If someone did this experiment with a crow brain I imagine it would look “twice as complex” (whatever that might mean). 250 million years of evolution separates mammals from birds.
The human 'spoken data rate' is likely due to average processing rates in our common hardware. Birds have a different architecture.
So one would just need to pick that little cube out of our cerebellum, to have that 'twice as complexity'.
I'm saying we will probably discover that the "overall performance" of different vertebrate neural setups are clustered pretty closely, even when the neurons are arranged rather differently.
Human speech is just an example of another kind of performance-clustering, which occurs for similar metaphysical reasons between competing, evolving, related alternatives.

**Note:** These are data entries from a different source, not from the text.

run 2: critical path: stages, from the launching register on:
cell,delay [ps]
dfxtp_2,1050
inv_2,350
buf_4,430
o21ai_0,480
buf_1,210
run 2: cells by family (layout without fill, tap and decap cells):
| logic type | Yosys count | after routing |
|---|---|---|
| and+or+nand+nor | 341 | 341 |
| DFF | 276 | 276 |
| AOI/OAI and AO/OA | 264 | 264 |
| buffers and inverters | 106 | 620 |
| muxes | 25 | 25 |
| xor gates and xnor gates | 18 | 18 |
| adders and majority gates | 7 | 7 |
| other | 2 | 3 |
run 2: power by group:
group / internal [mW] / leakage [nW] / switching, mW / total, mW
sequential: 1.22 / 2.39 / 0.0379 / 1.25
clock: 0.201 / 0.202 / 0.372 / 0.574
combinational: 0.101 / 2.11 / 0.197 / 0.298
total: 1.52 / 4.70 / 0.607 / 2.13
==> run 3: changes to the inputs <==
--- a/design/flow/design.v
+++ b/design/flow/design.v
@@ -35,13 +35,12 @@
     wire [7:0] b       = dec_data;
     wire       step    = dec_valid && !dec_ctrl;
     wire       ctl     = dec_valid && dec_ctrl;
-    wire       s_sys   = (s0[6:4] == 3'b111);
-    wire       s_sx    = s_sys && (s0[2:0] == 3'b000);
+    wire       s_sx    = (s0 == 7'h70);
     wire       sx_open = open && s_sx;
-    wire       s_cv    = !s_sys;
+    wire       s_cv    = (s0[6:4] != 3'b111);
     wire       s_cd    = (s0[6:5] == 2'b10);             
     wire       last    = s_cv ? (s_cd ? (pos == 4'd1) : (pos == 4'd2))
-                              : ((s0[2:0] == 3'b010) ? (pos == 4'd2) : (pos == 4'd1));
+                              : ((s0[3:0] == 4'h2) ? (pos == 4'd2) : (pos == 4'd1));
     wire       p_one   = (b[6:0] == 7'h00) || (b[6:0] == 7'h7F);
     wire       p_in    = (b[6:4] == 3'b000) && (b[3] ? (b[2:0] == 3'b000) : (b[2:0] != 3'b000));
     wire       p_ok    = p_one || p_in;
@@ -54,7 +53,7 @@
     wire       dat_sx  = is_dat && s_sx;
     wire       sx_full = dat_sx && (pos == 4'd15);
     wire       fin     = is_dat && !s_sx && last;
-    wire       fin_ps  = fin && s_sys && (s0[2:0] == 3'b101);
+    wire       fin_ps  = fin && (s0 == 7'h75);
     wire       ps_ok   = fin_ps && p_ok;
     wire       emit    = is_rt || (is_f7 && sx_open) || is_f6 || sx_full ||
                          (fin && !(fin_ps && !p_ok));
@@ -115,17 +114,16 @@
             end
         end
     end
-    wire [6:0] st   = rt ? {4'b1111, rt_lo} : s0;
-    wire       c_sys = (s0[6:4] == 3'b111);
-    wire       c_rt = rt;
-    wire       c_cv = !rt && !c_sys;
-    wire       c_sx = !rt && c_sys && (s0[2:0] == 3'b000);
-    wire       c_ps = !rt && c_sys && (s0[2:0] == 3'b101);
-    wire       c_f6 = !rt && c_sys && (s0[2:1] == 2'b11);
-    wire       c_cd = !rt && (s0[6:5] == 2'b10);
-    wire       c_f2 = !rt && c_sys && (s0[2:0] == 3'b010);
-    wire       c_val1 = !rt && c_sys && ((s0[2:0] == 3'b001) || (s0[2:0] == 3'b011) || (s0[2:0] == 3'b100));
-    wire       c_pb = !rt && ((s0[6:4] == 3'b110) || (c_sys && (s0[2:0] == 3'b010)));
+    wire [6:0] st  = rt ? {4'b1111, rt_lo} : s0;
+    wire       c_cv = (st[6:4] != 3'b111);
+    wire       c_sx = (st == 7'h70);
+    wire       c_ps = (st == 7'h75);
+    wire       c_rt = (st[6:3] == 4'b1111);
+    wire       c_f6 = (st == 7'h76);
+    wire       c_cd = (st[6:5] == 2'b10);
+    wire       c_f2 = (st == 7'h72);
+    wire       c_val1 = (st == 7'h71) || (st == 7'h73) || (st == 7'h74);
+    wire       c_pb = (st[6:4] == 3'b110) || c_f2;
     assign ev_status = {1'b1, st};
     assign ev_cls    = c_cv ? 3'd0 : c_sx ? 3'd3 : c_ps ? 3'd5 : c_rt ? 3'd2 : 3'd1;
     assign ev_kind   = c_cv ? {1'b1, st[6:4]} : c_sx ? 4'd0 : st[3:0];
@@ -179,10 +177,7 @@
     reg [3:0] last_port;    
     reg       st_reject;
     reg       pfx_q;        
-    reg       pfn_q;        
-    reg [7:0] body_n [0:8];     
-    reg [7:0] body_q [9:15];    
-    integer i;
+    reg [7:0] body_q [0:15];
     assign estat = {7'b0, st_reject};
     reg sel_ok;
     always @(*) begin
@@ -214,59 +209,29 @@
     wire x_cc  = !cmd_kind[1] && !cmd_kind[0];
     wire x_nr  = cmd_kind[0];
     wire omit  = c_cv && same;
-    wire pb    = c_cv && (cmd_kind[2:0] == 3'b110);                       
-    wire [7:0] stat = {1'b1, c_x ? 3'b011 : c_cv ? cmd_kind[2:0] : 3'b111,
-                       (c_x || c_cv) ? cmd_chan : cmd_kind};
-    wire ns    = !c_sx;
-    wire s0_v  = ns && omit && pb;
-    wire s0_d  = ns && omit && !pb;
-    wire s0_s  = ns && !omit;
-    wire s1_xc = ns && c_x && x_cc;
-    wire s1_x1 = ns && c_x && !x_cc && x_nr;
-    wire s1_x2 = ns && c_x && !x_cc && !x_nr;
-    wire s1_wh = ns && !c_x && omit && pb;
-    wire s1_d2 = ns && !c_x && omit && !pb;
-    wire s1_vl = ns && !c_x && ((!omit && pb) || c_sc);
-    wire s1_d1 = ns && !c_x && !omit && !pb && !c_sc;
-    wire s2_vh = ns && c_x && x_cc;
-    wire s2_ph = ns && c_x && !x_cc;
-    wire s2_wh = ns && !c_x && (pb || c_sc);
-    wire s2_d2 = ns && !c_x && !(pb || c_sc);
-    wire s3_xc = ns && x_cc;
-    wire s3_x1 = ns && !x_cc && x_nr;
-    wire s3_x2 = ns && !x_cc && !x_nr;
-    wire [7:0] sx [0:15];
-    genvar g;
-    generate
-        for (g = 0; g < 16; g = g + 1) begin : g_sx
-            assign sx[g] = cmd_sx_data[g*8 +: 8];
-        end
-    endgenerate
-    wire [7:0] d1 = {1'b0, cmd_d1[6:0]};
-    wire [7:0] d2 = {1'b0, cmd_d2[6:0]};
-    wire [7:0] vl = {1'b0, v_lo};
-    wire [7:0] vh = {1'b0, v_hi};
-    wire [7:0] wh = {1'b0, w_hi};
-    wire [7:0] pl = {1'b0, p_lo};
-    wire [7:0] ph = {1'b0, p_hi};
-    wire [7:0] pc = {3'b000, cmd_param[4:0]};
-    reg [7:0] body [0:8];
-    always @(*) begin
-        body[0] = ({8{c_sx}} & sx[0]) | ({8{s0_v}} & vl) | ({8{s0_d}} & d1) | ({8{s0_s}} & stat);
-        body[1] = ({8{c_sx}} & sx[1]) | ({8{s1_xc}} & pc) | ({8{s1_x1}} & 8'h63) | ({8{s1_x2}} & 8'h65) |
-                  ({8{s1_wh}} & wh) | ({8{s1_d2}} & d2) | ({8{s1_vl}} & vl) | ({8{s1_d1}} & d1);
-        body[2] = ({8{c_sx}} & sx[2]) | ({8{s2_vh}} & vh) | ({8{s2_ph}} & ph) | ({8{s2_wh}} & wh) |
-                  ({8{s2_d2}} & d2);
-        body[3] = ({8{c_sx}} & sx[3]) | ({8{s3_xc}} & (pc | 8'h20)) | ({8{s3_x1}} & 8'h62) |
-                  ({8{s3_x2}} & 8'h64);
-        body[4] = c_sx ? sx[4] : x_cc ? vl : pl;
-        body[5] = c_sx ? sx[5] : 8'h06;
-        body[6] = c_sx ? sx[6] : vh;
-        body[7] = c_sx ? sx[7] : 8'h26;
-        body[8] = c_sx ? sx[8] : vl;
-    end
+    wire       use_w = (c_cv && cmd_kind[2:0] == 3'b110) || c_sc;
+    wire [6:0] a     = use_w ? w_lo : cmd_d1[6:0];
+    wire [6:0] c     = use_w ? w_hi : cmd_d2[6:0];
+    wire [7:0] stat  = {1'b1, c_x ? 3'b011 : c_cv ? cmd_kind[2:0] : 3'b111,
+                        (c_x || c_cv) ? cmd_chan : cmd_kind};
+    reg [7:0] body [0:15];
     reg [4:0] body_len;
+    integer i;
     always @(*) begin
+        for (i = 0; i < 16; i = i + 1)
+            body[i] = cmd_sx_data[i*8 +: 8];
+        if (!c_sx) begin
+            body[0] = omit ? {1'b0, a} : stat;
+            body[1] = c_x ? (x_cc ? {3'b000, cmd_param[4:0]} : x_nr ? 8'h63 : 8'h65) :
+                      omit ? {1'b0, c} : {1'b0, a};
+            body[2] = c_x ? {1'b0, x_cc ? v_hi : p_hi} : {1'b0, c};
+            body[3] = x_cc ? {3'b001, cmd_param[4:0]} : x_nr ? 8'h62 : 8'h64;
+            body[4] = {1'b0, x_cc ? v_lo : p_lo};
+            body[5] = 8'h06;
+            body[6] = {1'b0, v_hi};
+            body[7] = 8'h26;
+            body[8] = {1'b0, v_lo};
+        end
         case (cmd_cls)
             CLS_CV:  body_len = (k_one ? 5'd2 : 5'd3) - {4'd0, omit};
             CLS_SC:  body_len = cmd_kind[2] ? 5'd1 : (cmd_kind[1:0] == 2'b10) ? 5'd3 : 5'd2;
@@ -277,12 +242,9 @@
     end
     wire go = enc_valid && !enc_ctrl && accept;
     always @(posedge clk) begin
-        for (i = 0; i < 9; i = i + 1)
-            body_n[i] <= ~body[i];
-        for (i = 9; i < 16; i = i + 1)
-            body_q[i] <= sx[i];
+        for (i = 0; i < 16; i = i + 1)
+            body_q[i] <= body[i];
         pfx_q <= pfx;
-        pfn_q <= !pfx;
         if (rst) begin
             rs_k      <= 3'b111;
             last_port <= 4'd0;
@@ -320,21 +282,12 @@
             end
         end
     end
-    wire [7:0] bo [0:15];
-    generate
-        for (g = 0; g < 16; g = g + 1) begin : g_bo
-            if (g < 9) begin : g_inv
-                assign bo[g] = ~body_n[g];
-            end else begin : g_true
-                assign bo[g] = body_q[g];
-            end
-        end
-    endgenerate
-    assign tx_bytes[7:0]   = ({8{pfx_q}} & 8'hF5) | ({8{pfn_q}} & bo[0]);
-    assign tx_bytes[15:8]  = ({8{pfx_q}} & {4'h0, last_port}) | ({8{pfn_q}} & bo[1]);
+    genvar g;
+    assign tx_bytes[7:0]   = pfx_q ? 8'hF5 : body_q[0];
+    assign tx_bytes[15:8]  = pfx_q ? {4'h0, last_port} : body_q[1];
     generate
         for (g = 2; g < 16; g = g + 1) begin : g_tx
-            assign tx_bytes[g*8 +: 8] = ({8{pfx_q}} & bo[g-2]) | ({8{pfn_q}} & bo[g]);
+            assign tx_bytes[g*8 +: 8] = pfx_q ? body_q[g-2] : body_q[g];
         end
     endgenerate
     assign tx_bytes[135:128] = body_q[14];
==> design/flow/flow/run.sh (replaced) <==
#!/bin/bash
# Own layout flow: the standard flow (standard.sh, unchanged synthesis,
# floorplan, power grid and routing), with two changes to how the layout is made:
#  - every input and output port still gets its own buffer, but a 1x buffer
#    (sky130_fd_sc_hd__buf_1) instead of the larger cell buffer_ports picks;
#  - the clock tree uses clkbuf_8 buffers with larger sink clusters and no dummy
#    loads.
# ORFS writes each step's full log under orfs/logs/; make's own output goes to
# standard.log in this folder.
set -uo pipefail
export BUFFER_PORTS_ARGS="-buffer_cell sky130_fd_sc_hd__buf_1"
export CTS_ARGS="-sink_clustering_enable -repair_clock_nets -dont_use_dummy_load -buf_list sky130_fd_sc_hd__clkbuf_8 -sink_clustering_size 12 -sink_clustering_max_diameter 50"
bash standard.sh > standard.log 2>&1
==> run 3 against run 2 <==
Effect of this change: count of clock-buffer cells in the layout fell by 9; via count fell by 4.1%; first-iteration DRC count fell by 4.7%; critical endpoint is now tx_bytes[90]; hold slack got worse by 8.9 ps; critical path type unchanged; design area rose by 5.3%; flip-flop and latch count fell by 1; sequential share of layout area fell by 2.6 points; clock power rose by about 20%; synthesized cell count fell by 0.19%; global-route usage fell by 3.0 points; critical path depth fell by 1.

Human brains might not be all that efficient; for example, if the competitive edge for primate brains is distinct enough, they'll get big before they get efficient. And humans are a pretty 'young' species. (Look at how machine learning models are built for comparison... you have absolute monsters which become significantly more efficient as they are actually adopted.)
By contrast, birds are under extreme size constraints, and have had millions of years to specialize (ie, speciate) and refine their architectures accordingly. So they may be exceedingly efficient, but have no way to scale up due to the 'need to fly' constraint.
I haven’t heard of a clocking mechanism in brains, but signals propagate much slower and a walnut / crow brain is much larger than a cpu die.
Brain waves (partially). They aren't exactly like a cpu clock, but they do coordinate activity of cells in space and time.
There are different frequencies that are involved in different types of activity. Lower frequencies synchronize across larger areas (can be entire brain) and higher frequencies across smaller local areas.
There is coupling between different types of waves (i.e. slow wave phase coupled to fast waves amplitude) and some researchers (Miller) thinks the slow wave is managing memory access and the fast wave is managing cognition/computation (utilizing the retrieved memory).
By and large It’s not direct competition but we are stamping our species at an alarming rate and birds are taking a hammering.
Nerve signals are both chemical reactions and electrical impulses like metal wire. Electrical impulses are sent along the fat layer by ions Potassium , Calcium, Sodium etc.
Twitch responses are actually done in spinal cord. The signals are short circuited all along the spine and return back to muscle without touching the brain ever.
There was a short series filmed, that I enjoyed, but definitely not strong.
There's too many confounding factors to say that the human brain architecture is actually 'better' based on the outcomes of natural selection. And if we kill all the birds, we will lose the chance to find out as we develop techniques to better compare the trade-offs of the different architectures.